China's economic growth slowed more than expected to 6.0% in the third quarter from a year earlier, the weakest pace in at least 27-1/2 years, as demand at home and abroad faltered.

However, the market and analysts took the downbeat data in stride.

"While GDP was a tad below expectations, this series has been very stable so the market may not pay too much attention to it as long as it has not dipped below 6%," said Frances Cheung, head of macro strategy for Asia at Westpac in Singapore.

Tommy Xie, head of China research at OCBC Bank in Singapore said the headline GDP data came in shy of expectations, but some key indicators suggested the economy remained resilient.

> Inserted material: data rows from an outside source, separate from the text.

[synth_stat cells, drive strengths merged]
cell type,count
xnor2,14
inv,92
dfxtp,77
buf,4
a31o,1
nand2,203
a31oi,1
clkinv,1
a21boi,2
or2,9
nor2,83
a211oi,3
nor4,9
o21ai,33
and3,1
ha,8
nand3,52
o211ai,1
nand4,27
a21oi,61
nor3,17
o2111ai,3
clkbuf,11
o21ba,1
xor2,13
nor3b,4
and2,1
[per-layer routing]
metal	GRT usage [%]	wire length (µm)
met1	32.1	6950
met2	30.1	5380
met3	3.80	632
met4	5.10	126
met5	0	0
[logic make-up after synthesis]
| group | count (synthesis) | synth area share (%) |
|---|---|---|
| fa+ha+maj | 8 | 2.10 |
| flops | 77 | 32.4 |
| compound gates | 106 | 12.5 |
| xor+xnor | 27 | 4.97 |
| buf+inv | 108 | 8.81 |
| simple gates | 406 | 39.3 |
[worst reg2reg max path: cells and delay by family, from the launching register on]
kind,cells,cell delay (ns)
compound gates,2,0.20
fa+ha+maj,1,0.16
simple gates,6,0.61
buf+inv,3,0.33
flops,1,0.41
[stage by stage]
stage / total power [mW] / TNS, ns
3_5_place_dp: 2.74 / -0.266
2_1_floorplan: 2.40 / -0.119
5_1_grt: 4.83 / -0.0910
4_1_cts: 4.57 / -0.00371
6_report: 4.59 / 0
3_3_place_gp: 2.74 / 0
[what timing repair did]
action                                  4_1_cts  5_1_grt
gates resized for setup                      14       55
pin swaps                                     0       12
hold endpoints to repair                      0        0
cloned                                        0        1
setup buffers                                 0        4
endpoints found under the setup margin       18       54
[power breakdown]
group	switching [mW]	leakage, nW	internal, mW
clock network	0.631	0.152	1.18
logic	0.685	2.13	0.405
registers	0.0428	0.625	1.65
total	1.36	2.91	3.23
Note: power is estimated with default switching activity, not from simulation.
**src/rtl/mem_bus_arbiter_pkg.sv**
```systemverilog
// Shared types and helpers for the fetch/memory-stage bus arbiter.
// Holds bus width, FSM state encoding, size codes and the bus command payload.
package mem_bus_arbiter_pkg;

  localparam int unsigned XLEN = 32;

  localparam logic [2:0] SIZE_HALF = 3'b001;
  localparam logic [2:0] SIZE_WORD = 3'b010;

  typedef enum logic [2:0] {
    ST_IDLE         = 3'd0,
    ST_INST_BUSY    = 3'd1,
    ST_DATA_BUSY    = 3'd2,
    ST_INST_DISCARD = 3'd3,
    ST_RESP         = 3'd4
  } state_e;

  typedef struct packed {
    logic [XLEN-1:0] addr;
    logic            we;
    logic [2:0]      size;
    logic [XLEN-1:0] wdata;
  } bus_cmd_t;

  // Unsigned loads share the low two size bits with their signed forms.
  function automatic logic is_misaligned(input logic [2:0] funct3, input logic [1:0] addr_lo);
    logic half_bad;
    logic word_bad;
    half_bad = (funct3[1:0] == SIZE_HALF[1:0]) && addr_lo[0];
    word_bad = (funct3[1:0] == SIZE_WORD[1:0]) && (addr_lo != 2'b00);
    return half_bad || word_bad;
  endfunction

endpackage

```
**src/rtl/mem_arb_select.sv**
```systemverilog
// Combinational winner selection between fetch and memory-stage requests,
// plus the next value of the data-grant streak counter.
module mem_arb_select #(
  parameter int unsigned MAX_STREAK = 4,
  parameter int unsigned SW         = 3
) (
  input  logic          i_inst_req,
  input  logic          i_data_req,
  input  logic [SW-1:0] i_streak,
  output logic          o_grant_inst_c,
  output logic          o_grant_data_c,
  output logic [SW-1:0] o_streak_c
);

  logic inst_win;
  logic data_win;

  // Data wins unless fetch has waited through MAX_STREAK data grants.
  always_comb begin
    inst_win = i_inst_req && (!i_data_req || (i_streak == SW'(MAX_STREAK)));
    data_win = i_data_req && !inst_win;

    o_grant_inst_c = inst_win;
    o_grant_data_c = data_win;
    o_streak_c     = i_streak;
    if (inst_win) begin
      o_streak_c = '0;
    end else if (data_win) begin
      o_streak_c = i_inst_req ? (i_streak + SW'(1)) : '0;
    end
  end

endmodule

```
**src/rtl/mem_bus_arbiter.sv**
```systemverilog
// Single-outstanding external memory bus arbiter for fetch and memory stages,
// with misalignment rejection, per-transaction timeout and fetch-flush discard.
module mem_bus_arbiter
  import mem_bus_arbiter_pkg::*;
#(
  parameter int unsigned TIMEOUT    = 255,
  parameter int unsigned MAX_STREAK = 4
) (
  input  logic            i_clk,
  input  logic            i_rst,
  input  logic            i_inst_req,
  input  logic [XLEN-1:0] i_inst_addr,
  input  logic            i_inst_flush,
  output logic            o_inst_ack,
  output logic [XLEN-1:0] o_inst_data,
  output logic            o_inst_err,
  input  logic            i_data_req,
  input  logic [XLEN-1:0] i_data_addr,
  input  logic            i_data_we,
  input  logic [2:0]      i_data_funct3,
  input  logic [XLEN-1:0] i_data_wdata,
  output logic            o_data_ack,
  output logic [XLEN-1:0] o_data_rdata,
  output logic            o_data_err,
  output logic            o_bus_req,
  output logic [XLEN-1:0] o_bus_addr,
  output logic            o_bus_we,
  output logic [2:0]      o_bus_size,
  output logic [XLEN-1:0] o_bus_wdata,
  input  logic            i_bus_ack,
  input  logic [XLEN-1:0] i_bus_rdata
);

  localparam int unsigned SW = (MAX_STREAK > 0) ? $clog2(MAX_STREAK + 1) : 1;
  localparam int unsigned TW = (TIMEOUT > 1) ? $clog2(TIMEOUT + 1) : 1;

  state_e          state_q, state_d;
  bus_cmd_t        bus_q, bus_d;
  logic            bus_req_q, bus_req_d;
  logic [SW-1:0]   streak_q, streak_d;
  logic [TW-1:0]   to_cnt_q, to_cnt_d;
  logic            inst_ack_q, inst_ack_d;
  logic            inst_err_q, inst_err_d;
  logic [XLEN-1:0] inst_data_q, inst_data_d;
  logic            data_ack_q, data_ack_d;
  logic            data_err_q, data_err_d;
  logic [XLEN-1:0] data_rdata_q, data_rdata_d;

  logic            grant_inst_c;
  logic            grant_data_c;
  logic [SW-1:0]   streak_sel_c;
  logic            timeout_c;

  mem_arb_select #(
    .MAX_STREAK (MAX_STREAK),
    .SW         (SW)
  ) u_select (
    .i_inst_req     (i_inst_req),
    .i_data_req     (i_data_req),
    .i_streak       (streak_q),
    .o_grant_inst_c (grant_inst_c),
    .o_grant_data_c (grant_data_c),
    .o_streak_c     (streak_sel_c)
  );

  // Next-state and registered-output logic; ack/err default low so they pulse.
  always_comb begin
    state_d      = state_q;
    bus_d        = bus_q;
    bus_req_d    = bus_req_q;
    streak_d     = streak_q;
    to_cnt_d     = to_cnt_q;
    inst_ack_d   = 1'b0;
    inst_err_d   = 1'b0;
    inst_data_d  = inst_data_q;
    data_ack_d   = 1'b0;
    data_err_d   = 1'b0;
    data_rdata_d = data_rdata_q;
    timeout_c    = (TIMEOUT != 0) && (to_cnt_q == TW'(TIMEOUT - 1));

    unique case (state_q)
      ST_IDLE: begin
        to_cnt_d = '0;
        if (grant_inst_c) begin
          streak_d  = streak_sel_c;
          bus_d     = '{addr: i_inst_addr, we: 1'b0, size: SIZE_WORD, wdata: '0};
          bus_req_d = 1'b1;
          state_d   = ST_INST_BUSY;
        end else if (grant_data_c) begin
          streak_d = streak_sel_c;
          if (is_misaligned(i_data_funct3, i_data_addr[1:0])) begin
            data_ack_d   = 1'b1;
            data_err_d   = 1'b1;
            data_rdata_d = '0;
            state_d      = ST_RESP;
          end else begin
            bus_d     = '{addr: i_data_addr, we: i_data_we, size: i_data_funct3,
                          wdata: i_data_wdata};
            bus_req_d = 1'b1;
            state_d   = ST_DATA_BUSY;
          end
        end
      end

      ST_INST_BUSY: begin
        if (i_bus_ack) begin
          bus_req_d = 1'b0;
          if (i_inst_flush) begin
            state_d = ST_IDLE;
          end else begin
            inst_ack_d  = 1'b1;
            inst_data_d = i_bus_rdata;
            state_d     = ST_RESP;
          end
        end else if (timeout_c) begin
          bus_req_d = 1'b0;
          if (i_inst_flush) begin
            state_d = ST_IDLE;
          end else begin
            inst_ack_d  = 1'b1;
            inst_err_d  = 1'b1;
            inst_data_d = '0;
            state_d     = ST_RESP;
          end
        end else begin
          to_cnt_d = to_cnt_q + TW'(1);
          if (i_inst_flush) begin
            state_d = ST_INST_DISCARD;
          end
        end
      end

      ST_DATA_BUSY: begin
        if (i_bus_ack) begin
          bus_req_d    = 1'b0;
          data_ack_d   = 1'b1;
          data_rdata_d = i_bus_rdata;
          state_d      = ST_RESP;
        end else if (timeout_c) begin
          bus_req_d    = 1'b0;
          data_ack_d   = 1'b1;
          data_err_d   = 1'b1;
          data_rdata_d = '0;
          state_d      = ST_RESP;
        end else begin
          to_cnt_d = to_cnt_q + TW'(1);
        end
      end

      // Bus cycle still owed to the slave; finish it without telling fetch.
      ST_INST_DISCARD: begin
        if (i_bus_ack || timeout_c) begin
          bus_req_d = 1'b0;
          state_d   = ST_IDLE;
        end else begin
          to_cnt_d = to_cnt_q + TW'(1);
        end
      end

      ST_RESP: begin
        state_d = ST_IDLE;
      end

      default: begin
        state_d   = ST_IDLE;
        bus_req_d = 1'b0;
      end
    endcase
  end

  always_ff @(posedge i_clk) begin
    if (i_rst) begin
      state_q      <= ST_IDLE;
      bus_q        <= '0;
      bus_req_q    <= 1'b0;
      streak_q     <= '0;
      to_cnt_q     <= '0;
      inst_ack_q   <= 1'b0;
      inst_err_q   <= 1'b0;
      inst_data_q  <= '0;
      data_ack_q   <= 1'b0;
      data_err_q   <= 1'b0;
      data_rdata_q <= '0;
    end else begin
      state_q      <= state_d;
      bus_q        <= bus_d;
      bus_req_q    <= bus_req_d;
      streak_q     <= streak_d;
      to_cnt_q     <= to_cnt_d;
      inst_ack_q   <= inst_ack_d;
      inst_err_q   <= inst_err_d;
      inst_data_q  <= inst_data_d;
      data_ack_q   <= data_ack_d;
      data_err_q   <= data_err_d;
      data_rdata_q <= data_rdata_d;
    end
  end

  assign o_inst_ack   = inst_ack_q;
  assign o_inst_err   = inst_err_q;
  assign o_inst_data  = inst_data_q;
  assign o_data_ack   = data_ack_q;
  assign o_data_err   = data_err_q;
  assign o_data_rdata = data_rdata_q;
  assign o_bus_req    = bus_req_q;
  assign o_bus_addr   = bus_q.addr;
  assign o_bus_we     = bus_q.we;
  assign o_bus_size   = bus_q.size;
  assign o_bus_wdata  = bus_q.wdata;

endmodule

```
$ cat src/rtl/reg_bank_pkg.sv
// Shared defaults and named register indices for the multi-port register bank.
package reg_bank_pkg;
  localparam int DATA_W   = 32;
  localparam int ADDR_W   = 5;
  localparam int NUM_REGS = 17;
  localparam int SP_IDX   = 16;
  localparam int SP_RESET = 1023;

  localparam int ZERO = 0;
  localparam int RET  = 16;

  // Register 0 is hard-wired and indices past the array are not backed by storage.
  function automatic logic addr_legal(input int addr, input int num_regs);
    return (addr != ZERO) && (addr < num_regs);
  endfunction
endpackage
File: src/rtl/ll_link_bringup_if.sv
// Control/status bundle between software/PHY side and the bring-up sequencer.
interface ll_link_bringup_if;
   import ll_bringup_pkg::*;

   logic                   link_enable;
   logic                   phy_ready;
   logic                   rx_mrk_ok;
   logic                   rx_mrk_err;
   logic                   err_clr;
   logic                   tx_online;
   logic                   rx_online;
   logic [StateW-1:0]      link_state;
   logic                   timeout_err;
   logic [RetrainCntW-1:0] retrain_count;

   modport master (
      output link_enable, phy_ready, rx_mrk_ok, rx_mrk_err, err_clr,
      input  tx_online, rx_online, link_state, timeout_err, retrain_count
   );

   modport slave (
      input  link_enable, phy_ready, rx_mrk_ok, rx_mrk_err, err_clr,
      output tx_online, rx_online, link_state, timeout_err, retrain_count
   );

endinterface
===== config.mk =====
export PLATFORM = sky130hd
export DESIGN_NAME = hex_display_sequencer
export DESIGN_NICKNAME = d
export VERILOG_FILES = /design/src/rtl/hex_display_sequencer.sv
export SDC_FILE = /design/constraint.sdc
export NUM_CORES = 1
export LEC_CHECK = 0
export CAP_MARGIN = 20
export CORE_MARGIN = 10
export CORE_UTILIZATION = 47
export DETAILED_ROUTE_END_ITERATION = 16
export GPL_TIMING_DRIVEN = 0
export PLACE_DENSITY = 0.81
export SLEW_MARGIN = 20
export SYNTH_ARGS = -nofsm -noshare
export SYNTH_HDL_FRONTEND = slang
export SYNTH_SLANG_ARGS = --single-unit

===== constraint.sdc =====
create_clock -name SI_ClkIn -period 2.7 [get_ports SI_ClkIn]
set_input_delay 0.81 -clock SI_ClkIn [delete_from_list [all_inputs] [get_ports SI_ClkIn]]
set_output_delay 0.81 -clock SI_ClkIn [all_outputs]
set_load 0.02 [all_outputs]
File: src/rtl/mc_ctrl_alu_dec.sv
// Funct-to-ALU-op decoder; legal flags the five supported R-type functs.
module alu_dec
    import mc_ctrl_pkg::*;
(
    input  logic [5:0] funct,
    output logic [4:0] alu_op,
    output logic       legal
);

    // Unknown functs fall back to ADD with legal low.
    always_comb begin
        alu_op = ALU_ADD;
        legal  = 1'b1;
        case (funct)
            FN_ADD:  alu_op = ALU_ADD;
            FN_SUB:  alu_op = ALU_SUB;
            FN_AND:  alu_op = ALU_AND;
            FN_OR:   alu_op = ALU_OR;
            FN_SLT:  alu_op = ALU_SLT;
            default: legal  = 1'b0;
        endcase
    end

endmodule

File: src/rtl/mc_ctrl.sv
// Multi-cycle control FSM: fetch, decode, execute, memory, writeback.
// Outputs are purely combinational from state and the listed inputs.
module mc_ctrl
    import mc_ctrl_pkg::*;
(
    input  logic       clk,
    input  logic       rst_n,
    input  logic       mem_rdy,
    input  logic       eq,
    input  logic [5:0] ir31_26,
    input  logic [5:0] ir5_0,
    output logic       ir_we,
    output logic       pc_we,
    output logic       mem_s,
    output logic       rf_we,
    output logic       add2_s,
    output logic       rf_wd_s,
    output logic       dm_we,
    output logic       rf_wa_s,
    output logic [4:0] alu_op,
    output logic [1:0] pc_s,
    output logic       illegal
);

    state_t     state, state_nxt;
    logic [4:0] fn_alu_op;
    logic       fn_legal;

    alu_dec u_alu_dec (
        .funct  (ir5_0),
        .alu_op (fn_alu_op),
        .legal  (fn_legal)
    );

    // State register, cleared to FETCH asynchronously.
    always_ff @(posedge clk or negedge rst_n) begin
        if (!rst_n) state <= S_FETCH;
        else        state <= state_nxt;
    end

    // Next-state and output decode; reset overrides everything back to defaults.
    always_comb begin
        state_nxt = state;
        ir_we     = 1'b0;
        pc_we     = 1'b0;
        mem_s     = 1'b0;
        rf_we     = 1'b0;
        add2_s    = 1'b0;
        rf_wd_s   = 1'b0;
        dm_we     = 1'b0;
        rf_wa_s   = 1'b0;
        alu_op    = ALU_ADD;
        pc_s      = PCS_PC4;
        illegal   = 1'b0;
        case (state)
            S_FETCH: begin
                ir_we = mem_rdy;
                pc_we = mem_rdy;
                if (mem_rdy) state_nxt = S_DECODE;
            end
            S_DECODE: begin
                case (ir31_26)
                    OP_LW, OP_SW: state_nxt = S_MEMADR;
                    OP_ADDI:      state_nxt = S_EXEC;
                    OP_BEQ:       state_nxt = S_BRANCH;
                    OP_J:         state_nxt = S_JUMP;
                    OP_RTYPE: begin
                        if (fn_legal) begin
                            state_nxt = S_EXEC;
                        end else begin
                            illegal   = 1'b1;
                            state_nxt = S_FETCH;
                        end
                    end
                    default: begin
                        illegal   = 1'b1;
                        state_nxt = S_FETCH;
                    end
                endcase
            end
            S_MEMADR: begin
                alu_op    = ALU_ADD;
                add2_s    = 1'b0;
                state_nxt = (ir31_26 == OP_SW) ? S_MEMWR : S_MEMRD;
            end
            S_MEMRD: begin
                mem_s = 1'b1;
                if (mem_rdy) state_nxt = S_MEMWB;
            end
            S_MEMWB: begin
                rf_we     = 1'b1;
                rf_wd_s   = 1'b0;
                rf_wa_s   = 1'b1;
                state_nxt = S_FETCH;
            end
            S_MEMWR: begin
                mem_s = 1'b1;
                dm_we = 1'b1;
                if (mem_rdy) state_nxt = S_FETCH;
            end
            S_EXEC: begin
                if (ir31_26 == OP_RTYPE) begin
                    add2_s = 1'b1;
                    alu_op = fn_alu_op;
                end
                state_nxt = S_ALUWB;
            end
            S_ALUWB: begin
                rf_we     = 1'b1;
                rf_wd_s   = 1'b1;
                rf_wa_s   = (ir31_26 == OP_ADDI);
                state_nxt = S_FETCH;
            end
            S_BRANCH: begin
                add2_s    = 1'b1;
                alu_op    = ALU_SUB;
                pc_we     = eq;
                pc_s      = eq ? PCS_BR : PCS_PC4;
                state_nxt = S_FETCH;
            end
            S_JUMP: begin
                pc_we     = 1'b1;
                pc_s      = PCS_JMP;
                state_nxt = S_FETCH;
            end
            default: state_nxt = S_FETCH;
        endcase
        if (!rst_n) begin
            ir_we   = 1'b0;
            pc_we   = 1'b0;
            mem_s   = 1'b0;
            rf_we   = 1'b0;
            add2_s  = 1'b0;
            rf_wd_s = 1'b0;
            dm_we   = 1'b0;
            rf_wa_s = 1'b0;
            alu_op  = ALU_ADD;
            pc_s    = PCS_PC4;
            illegal = 1'b0;
        end
    end

endmodule
File: config.mk
export PLATFORM = sky130hd
export DESIGN_NAME = mc_ctrl
export DESIGN_NICKNAME = d
export VERILOG_FILES = /design/src/rtl/mc_ctrl_pkg.sv /design/src/rtl/mc_ctrl_alu_dec.sv /design/src/rtl/mc_ctrl.sv
export SDC_FILE = /design/constraint.sdc
export NUM_CORES = 1
export LEC_CHECK = 0
export ABC_AREA = 1
export CORE_MARGIN = 2
export CORE_UTILIZATION = 38
export DETAILED_ROUTE_END_ITERATION = 8
export PLACE_DENSITY = 0.78
export SLEW_MARGIN = 20
export SYNTH_ARGS = -nofsm -noshare
export SYNTH_HDL_FRONTEND = slang
export SYNTH_SLANG_ARGS = --single-unit
export TNS_END_PERCENT = 20
File: constraint.sdc
create_clock -name clk -period 2.1 [get_ports clk]
set_input_delay 0.525 -clock clk [delete_from_list [all_inputs] [get_ports clk]]
set_output_delay 0.525 -clock clk [all_outputs]
set_load 0.005 [all_outputs]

"Fourth-quarter GDP will probably be around 6%. This will give China 6.1% for the whole year, on track to achieve the target of double income by 2020," Xie said, adding he sees no urgency for China to roll out "any imminent" easing measures.

Beijing has pledged to double its GDP and per capita income by 2020 from 2010.

Spot yuan opened at 7.0710 per dollar and was changing hands at 7.0777 by midday, only 5 pips weaker than the previous late session close.

If the yuan finishes the late night session at the midday level, it would have gain 0.16 percent to the dollar for the week, after rising 0.83 percent a week earlier.

The global dollar index <.DXY>, a gauge that measures dollar strength against six other major currencies, hovered at a two-month low after British Prime Minister Boris Johnson and European Union leaders agreed a new Brexit deal on Thursday.

Optimism that U.S. and Chinese negotiators were moving along on a trade deal also lifted sentiment. China said on Thursday that it hoped to reach a phased trade agreement with the United States as soon as possible.

"If a deal can be inked in mid-Nov as expected, then I think yuan may try 7," OCBC's Xie said.

U.S. President Donald Trump and Chinese President Xi Jinping are both scheduled to attend the summit of the Asia Pacific Economic Cooperation (APEC) countries in Chile next month. Trump hinted that a written agreement could be signed there.

The global dollar index <.DXY> fell to 97.599 at midday from the previous close of 97.607.

The offshore yuan was trading at 7.0785 per dollar as of midday.